An error analysis of Horner's rule shows that the computed value of the polynomial satisfies $$\hat{c}_{0} = (1 + \theta_1)\alpha_0 + (1 + \theta_3)\alpha_1 x + \ldots + (1 + \theta_{2n-1})\alpha_{n-1}x^{n-1} + (1 + \theta_{2n})\alpha_n x^{n}$$ where $|\theta_k| \leq \gamma_k$ (Higham 2002 Accuracy and Stability of Numerical Algorithms, Second Edition).

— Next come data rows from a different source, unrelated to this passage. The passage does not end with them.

What follows belongs to an exercise in optimizing a design on an open flow for small area and a short achievable clock period; a production flow would make more cautious choices.
The RTL was checked by simulation tests, not by an equivalence proof against the original design.
Power is estimated from default activity; no workload was simulated.

**flow/constraint.sdc**
```tcl
create_clock -name core_clock -period 6.0 [get_ports {clk}]
set_input_delay 1.2000 -clock core_clock [delete_from_list [all_inputs] [get_ports {clk}]]
set_output_delay 1.2000 -clock core_clock [all_outputs]
set_load 0.01 [all_outputs]
```
**flow/run.sh**
```bash
#!/bin/bash
# synth_recipe.tcl (not shown) runs the flow's synth.tcl, then flattens the netlist and writes it again
# the make line also repeats each setting of config.mk as NAME=value (left out here)
make -C /OpenROAD-flow-scripts/flow DESIGN_CONFIG=/design/flow/config.mk WORK_HOME=/design/flow/orfs CLKGATE_MAP_FILE= SYNTH_SCRIPT=/design/flow/synth_recipe.tcl finish
```
**flow/design.v**
```verilog
package llr_pkg;
    localparam int MSG_W    = 6;
    localparam int MAG_W    = MSG_W - 1;
    localparam int IDX_W    = 3;
    localparam int MAX_COLS = 8;
    localparam int REC_W    = 2 * MAG_W + IDX_W + MAX_COLS;
endpackage
package row_ctrl_pkg;
    localparam int LAYER_W = 2;
    localparam int ADDR_W  = 5;
endpackage
module check_msg_mem (
    input  logic        clk,
    input  logic        rst_n,
    input  logic [9:0]  rd_grp,     
    input  logic [3:0]  rd_sub,     
    output logic [4:0]  rd_min1,
    output logic [4:0]  rd_min2,
    output logic [7:0]  rd_hit,
    output logic [7:0]  rd_sgn,
    output logic        rd_written,
    input  logic [9:0]  wr_grp,     
    input  logic [3:0]  wr_sub,
    input  logic [20:0] wr_data
);
    logic [20:0] mem  [0:39];
    logic [39:0] wrt;
    logic [39:0] rsel;
    logic [39:0] wsel;
    logic [20:0] rd;
    logic        rd_wrt;
    for (genvar r = 0; r < 40; r++)
    begin : g_sel
        assign rsel[r] = rd_grp[r / 4] & rd_sub[r % 4];
        assign wsel[r] = wr_grp[r / 4] & wr_sub[r % 4];
    end
    always_ff @(posedge clk)
    begin
        for (int r = 0; r < 40; r++)
        begin
            mem[r] <= (mem[r] & {21{~wsel[r]}}) | (wr_data & {21{wsel[r]}});
            wrt[r] <= rst_n & (wrt[r] | wsel[r]);
        end
    end
    always_comb
    begin
        rd     = '0;
        rd_wrt = 1'b0;
        for (int r = 0; r < 40; r++)
        begin
            rd     = rd | (mem[r] & {21{rsel[r]}});
            rd_wrt = rd_wrt | (wrt[r] & rsel[r]);
        end
    end
    assign rd_min1    = rd[20:16];
    assign rd_min2    = rd[15:11];
    assign rd_sgn     = rd[7:0];
    assign rd_written = rd_wrt;
    for (genvar i = 0; i < 8; i++)
    begin : g_hit
        assign rd_hit[i] = (rd[10:8] == i);
    end
endmodule
module check_msg_recover (
    input  logic        written,    
    input  logic [4:0]  min1,
    input  logic [4:0]  min2,
    input  logic        hit,        
    input  logic        sg,         
    input  logic [5:0]  l,
    output logic [6:0]  t
);
    logic [4:0] m;
    logic [6:0] b;
    logic [7:0] s;
    assign m = ({5{written & hit}} & min2) | ({5{written & ~hit}} & min1);
    assign b = sg ? {2'b00, m} : ~{2'b00, m};
    assign s = {l[5], l, 1'b1} + {b, ~sg};
    assign t = s[7:1];
endmodule
module q_sign_mag (
    input  logic [6:0]  t,
    output logic        neg,
    output logic [4:0]  mag
);
    logic [5:0] tn;
    logic [5:0] a;
    assign neg = t[6];
    assign tn  = ~t[5:0] + 6'd1;
    assign a   = t[6] ? tn : t[5:0];
    assign mag = a[5] ? 5'd31 : a[4:0];
endmodule
module min_sum_merge #(
    parameter int IW = 1
) (
    input  logic [4:0]    a1,
    input  logic [4:0]    a2,
    input  logic [IW-1:0] ai,
    input  logic [4:0]    b1,
    input  logic [4:0]    b2,
    input  logic [IW-1:0] bi,
    output logic [4:0]    m1,
    output logic [4:0]    m2,
    output logic [IW:0]   mi
);
    logic c;
    assign c  = b1 < a1;
    assign m1 = c ? b1 : a1;
    assign mi = c ? {1'b1, bi} : {1'b0, ai};
    assign m2 = c ? ((a1 < b2) ? a1 : b2) : ((b1 < a2) ? b1 : a2);
endmodule
module min_sum_pairs (
    input  logic [39:0] mag,
    output logic [3:0]  lt
);
    for (genvar j = 0; j < 4; j++)
    begin : g_lt
        assign lt[j] = mag[5*(2*j+1) +: 5] < mag[5*(2*j) +: 5];
    end
endmodule
module min_sum_quads (
    input  logic [39:0] mag,
    input  logic [3:0]  lt,
    output logic [9:0]  h1,         
    output logic [9:0]  h2,
    output logic [3:0]  hi
);
    logic [4:0] p1 [0:3];
    logic [4:0] p2 [0:3];
    for (genvar j = 0; j < 4; j++)
    begin : g_pair
        assign p1[j] = lt[j] ? mag[5*(2*j+1) +: 5] : mag[5*(2*j) +: 5];
        assign p2[j] = lt[j] ? mag[5*(2*j) +: 5]   : mag[5*(2*j+1) +: 5];
    end
    for (genvar k = 0; k < 2; k++)
    begin : g_quad
        min_sum_merge #(.IW(1)) u_m (
            .a1 (p1[2*k]),   .a2 (p2[2*k]),   .ai (lt[2*k]),
            .b1 (p1[2*k+1]), .b2 (p2[2*k+1]), .bi (lt[2*k+1]),
            .m1 (h1[5*k +: 5]), .m2 (h2[5*k +: 5]), .mi (hi[2*k +: 2])
        );
    end
endmodule
module llr_update (
    input  logic [7:0]  neg,
    input  logic [39:0] mag,
    input  logic [4:0]  b,          
    input  logic [4:0]  min2,
    input  logic [2:0]  idx,
    input  logic        par,
    output logic [7:0]  s,
    output logic [39:0] a
);
    logic [6:0] xs;
    logic [4:0] x;
    assign xs = {1'b0, min2, 1'b1} + {1'b0, b, par};
    assign x  = (!par && xs[6]) ? 5'd31 : xs[5:1];
    for (genvar i = 0; i < 8; i++)
    begin : g_col
        logic [6:0] ys;
        logic [4:0] y;
        logic       hit;
        assign hit = (idx == i);
        assign ys  = {1'b0, mag[5*i +: 5], 1'b1} + {1'b0, b, par};
        assign y   = (!par && ys[6]) ? 5'd31 : ys[5:1];
        assign a[5*i +: 5] = hit ? x : y;
        assign s[i]        = neg[i] ^ (par & hit);
    end
endmodule
module llr_twos (
    input  logic        s,
    input  logic [4:0]  a,
    output logic [5:0]  o
);
    assign o = s ? -{1'b0, a} : {1'b0, a};
endmodule
module siso_row_unit (
    input  logic        clk,
    input  logic        rst_n,
    input  logic        req_valid,
    input  logic        req_layer,
    input  logic [4:0]  req_addr,
    input  logic [47:0] llr_in,
    output logic        rsp_valid,
    output logic        rsp_layer,
    output logic [4:0]  rsp_addr,
    output logic [47:0] llr_out
);
    logic        v    [1:8];
    logic        lay  [1:8];
    logic [4:0]  addr [1:8];
    logic [9:0]  rgrp1, wgrp6;
    logic [3:0]  rsub1, wsub6;
    logic [47:0] l1, l2;
    logic [4:0]  rm1, rm2, rm1_2, rm2_2;
    logic [7:0]  rhit, rsgn, rhit_2, rsgn_2;
    logic        rwrt, rwrt_2;
    logic [55:0] t, t3;
    logic [7:0]  neg, neg4, neg5, neg6;
    logic [39:0] mag, mag4, mag5, mag6;
    logic [3:0]  lt, lt4;
    logic [9:0]  h1, h2, h1_5, h2_5;
    logic [3:0]  hi, hi_5;
    logic [4:0]  min1, min2, b6, min2_6;
    logic [2:0]  idx, idx6;
    logic        par6;
    logic [7:0]  s, s7;
    logic [39:0] a, a7;
    logic [47:0] o;
    always_ff @(posedge clk)
    begin
        v[1]    <= rst_n & req_valid;
        lay[1]  <= req_layer;
        addr[1] <= req_addr;
        for (int k = 2; k <= 8; k++)
        begin
            v[k]    <= rst_n & v[k-1];
            lay[k]  <= lay[k-1];
            addr[k] <= addr[k-1];
        end
    end
    always_ff @(posedge clk)
    begin
        for (int g = 0; g < 10; g++)
        begin
            rgrp1[g] <= (req_layer == (g / 5)) && (req_addr[4:2] == (g % 5));
            wgrp6[g] <= rst_n && v[5] && (lay[5] == (g / 5)) && (addr[5][4:2] == (g % 5));
        end
        for (int b = 0; b < 4; b++)
        begin
            rsub1[b] <= (req_addr[1:0] == b);
            wsub6[b] <= (addr[5][1:0] == b);
        end
    end
    check_msg_mem u_mem (
        .clk      (clk),
        .rst_n    (rst_n),
        .rd_grp   (rgrp1),
        .rd_sub   (rsub1),
        .rd_min1  (rm1),
        .rd_min2  (rm2),
        .rd_hit   (rhit),
        .rd_sgn   (rsgn),
        .rd_written (rwrt),
        .wr_grp   (wgrp6),
        .wr_sub   (wsub6),
        .wr_data  ({b6 ^ {5{par6}}, min2_6, idx6, neg6 ^ {8{par6}}})
    );
    always_ff @(posedge clk)
    begin
        l1     <= llr_in;
        l2     <= l1;
        rm1_2  <= rm1;
        rm2_2  <= rm2;
        rhit_2 <= rhit;
        rsgn_2 <= rsgn;
        rwrt_2 <= rwrt;
    end
    for (genvar i = 0; i < 8; i++)
    begin : g_rec
        check_msg_recover u_rec (
            .written (rwrt_2),
            .min1 (rm1_2),
            .min2 (rm2_2),
            .hit  (rhit_2[i]),
            .sg   (rsgn_2[i]),
            .l    (l2[6*i +: 6]),
            .t    (t[7*i +: 7])
        );
    end
    always_ff @(posedge clk)
        t3 <= t;
    for (genvar i = 0; i < 8; i++)
    begin : g_q
        q_sign_mag u_q (
            .t   (t3[7*i +: 7]),
            .neg (neg[i]),
            .mag (mag[5*i +: 5])
        );
    end
    min_sum_pairs u_pairs (
        .mag (mag),
        .lt  (lt)
    );
    always_ff @(posedge clk)
    begin
        neg4 <= neg;
        mag4 <= mag;
        lt4  <= lt;
    end
    min_sum_quads u_quads (
        .mag (mag4),
        .lt  (lt4),
        .h1  (h1),
        .h2  (h2),
        .hi  (hi)
    );
    always_ff @(posedge clk)
    begin
        neg5 <= neg4;
        mag5 <= mag4;
        h1_5 <= h1;
        h2_5 <= h2;
        hi_5 <= hi;
    end
    min_sum_merge #(.IW(2)) u_row (
        .a1 (h1_5[4:0]), .a2 (h2_5[4:0]), .ai (hi_5[1:0]),
        .b1 (h1_5[9:5]), .b2 (h2_5[9:5]), .bi (hi_5[3:2]),
        .m1 (min1),    .m2 (min2),    .mi (idx)
    );
    always_ff @(posedge clk)
    begin
        neg6   <= neg5;
        mag6   <= mag5;
        b6     <= min1 ^ {5{^neg5}};
        min2_6 <= min2;
        idx6   <= idx;
        par6   <= ^neg5;
    end
    llr_update u_upd (
        .neg  (neg6),
        .mag  (mag6),
        .b    (b6),
        .min2 (min2_6),
        .idx  (idx6),
        .par  (par6),
        .s    (s),
        .a    (a)
    );
    always_ff @(posedge clk)
    begin
        s7 <= s;
        a7 <= a;
    end
    for (genvar i = 0; i < 8; i++)
    begin : g_out
        llr_twos u_twos (
            .s (s7[i]),
            .a (a7[5*i +: 5]),
            .o (o[6*i +: 6])
        );
    end
    always_ff @(posedge clk)
    begin
        if (rst_n && v[7])
            llr_out <= o;
        else
            llr_out <= '0;
    end
    assign rsp_valid = v[8];
    assign rsp_layer = lay[8];
    assign rsp_addr  = addr[8];
endmodule
module ldpc_row_top (
    input  logic        clk,
    input  logic        rst_n,
    input  logic        req_valid,
    input  logic [1:0]  req_layer,
    input  logic [4:0]  req_addr,
    input  logic [47:0] llr_in,
    output logic        rsp_valid,
    output logic [1:0]  rsp_layer,
    output logic [4:0]  rsp_addr,
    output logic [47:0] llr_out
);
    logic rsp_layer0;
    siso_row_unit u_row (
        .clk       (clk),
        .rst_n     (rst_n),
        .req_valid (req_valid),
        .req_layer (req_layer[0]),
        .req_addr  (req_addr),
        .llr_in    (llr_in),
        .rsp_valid (rsp_valid),
        .rsp_layer (rsp_layer0),
        .rsp_addr  (rsp_addr),
        .llr_out   (llr_out)
    );
    assign rsp_layer = {1'b0, rsp_layer0};
endmodule
```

The pattern on the subscript is odd numbers, i.e., increment of 2, until the last which is even, i.e., last increment is 1. Let $$\tilde{p}_n(x) = |\alpha_{0}| + |\alpha_1|x + \ldots + |\alpha_n|x^{n}$$ Show that $$\frac{|p_n(x) - \hat{c}_{0}|}{|p_n(x)|} \leq \gamma_{2n}\frac{\tilde{p}_n(|x|)}{|p_n(x)|}$$ and therefore $$\mathcal{k}_{rel} = \frac{\tilde{p}(|x|)}{|p(x)|}$$ is a relative condition number for perturbations to the coefficients bounded by $\gamma_{2n}$.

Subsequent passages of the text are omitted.